**WORK REQUIRED:** Retype, word for word, every line from the one holding "export VERILOG_FILES = /design/src/rtl/operand_select_reg_pkg.sv" through the one holding "export CORE_UTILIZATION = 47" in the entries below, both included, and only those lines.

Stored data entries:
+---+
==> config.mk <==
export PLATFORM = sky130hd
export DESIGN_NAME = operand_select_reg
export DESIGN_NICKNAME = d
export VERILOG_FILES = /design/src/rtl/operand_select_reg_pkg.sv /design/src/rtl/operand_select_reg_skid.sv /design/src/rtl/operand_select_reg.sv
export SDC_FILE = /design/constraint.sdc
export NUM_CORES = 1
export LEC_CHECK = 0
export CAP_MARGIN = 10
export CORE_MARGIN = 4
export CORE_UTILIZATION = 47
export DETAILED_ROUTE_END_ITERATION = 8
export GPL_ROUTABILITY_DRIVEN = 0
export PLACE_DENSITY = 0.9
export SLEW_MARGIN = 20
export SYNTH_ARGS = -nofsm -noshare
export SYNTH_HDL_FRONTEND = slang
export SYNTH_SLANG_ARGS = --single-unit
==> constraint.sdc <==
create_clock -name clk -period 4.4 [get_ports clk]
set_clock_uncertainty 0.2 [all_clocks]
set_input_delay 0.88 -clock clk [delete_from_list [all_inputs] [get_ports clk]]
set_output_delay 0.88 -clock clk [all_outputs]
set_load 0.05 [all_outputs]
$ cat src/rtl/cfg_loader_pkg.sv
// cfg_loader_pkg: shared FSM state type and sizing helpers for the config-chain loader
package cfg_loader_pkg;
   typedef enum logic [1:0] {IDLE, LOAD, LATCH, FINISH} cfg_state_t;
   function automatic int nwords(input int chain_len, input int word_w);
      return (chain_len + word_w - 1) / word_w;
   endfunction
   function automatic int cnt_w(input int n);
      return $clog2(n + 1);
   endfunction
endpackage

$ cat src/rtl/cfg_word_serializer.sv
// cfg_word_serializer: one-word buffer that feeds the chain one bit per cycle, LSB first
//   clr_i        drop the buffered word and bit position
//   room_i       loader is in LOAD and still owes words
//   last_word_i  the next accepted word is the last one (only its low bits are used)
//   wr_*         host word stream; wr_ready_o/accept_o report the handshake
//   shift_o      a buffered bit is being shifted this cycle; bit_o is that bit
module cfg_word_serializer import cfg_loader_pkg::*; #(
   parameter int WORD_W    = 32,
   parameter int CHAIN_LEN = 160
) (
   input  logic              clk,
   input  logic              rst,
   input  logic              clr_i,
   input  logic              room_i,
   input  logic              last_word_i,
   input  logic              wr_valid_i,
   input  logic [WORD_W-1:0] wr_data_i,
   output logic              wr_ready_o,
   output logic              accept_o,
   output logic              shift_o,
   output logic              bit_o
);
   localparam int NW   = nwords(CHAIN_LEN, WORD_W);
   localparam int LAST = CHAIN_LEN - (NW - 1) * WORD_W;
   localparam int BW   = cnt_w(WORD_W);
   logic [WORD_W-1:0] data_q, data_d;
   logic [BW-1:0]     idx_q, idx_d, nbits_q, nbits_d;
   logic              last_bit;
   // nbits_q == 0 means empty; the word is shifted right so bit 0 is always the current bit
   assign shift_o    = nbits_q != '0;
   assign last_bit   = shift_o && idx_q == nbits_q - BW'(1);
   // refilling on the last bit keeps a held-valid host gapless
   assign wr_ready_o = room_i && (!shift_o || last_bit);
   assign accept_o   = wr_valid_i && wr_ready_o;
   assign bit_o      = shift_o && data_q[0];
   always_comb begin
      data_d  = clr_i ? '0 : accept_o ? wr_data_i : shift_o ? data_q >> 1 : data_q;
      idx_d   = (clr_i || accept_o || last_bit) ? '0 : shift_o ? idx_q + BW'(1) : idx_q;
      nbits_d = clr_i ? '0 : accept_o ? BW'(last_word_i ? LAST : WORD_W) : last_bit ? '0 : nbits_q;
   end
   always_ff @(posedge clk or negedge rst)
      if (!rst) begin
         data_q  <= '0;
         idx_q   <= '0;
         nbits_q <= '0;
      end else begin
         data_q  <= data_d;
         idx_q   <= idx_d;
         nbits_q <= nbits_d;
      end
endmodule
+---+
**SOLUTION FOR THIS EXERCISE:**
export VERILOG_FILES = /design/src/rtl/operand_select_reg_pkg.sv /design/src/rtl/operand_select_reg_skid.sv /design/src/rtl/operand_select_reg.sv
export SDC_FILE = /design/constraint.sdc
export NUM_CORES = 1
export LEC_CHECK = 0
export CAP_MARGIN = 10
export CORE_MARGIN = 4
export CORE_UTILIZATION = 47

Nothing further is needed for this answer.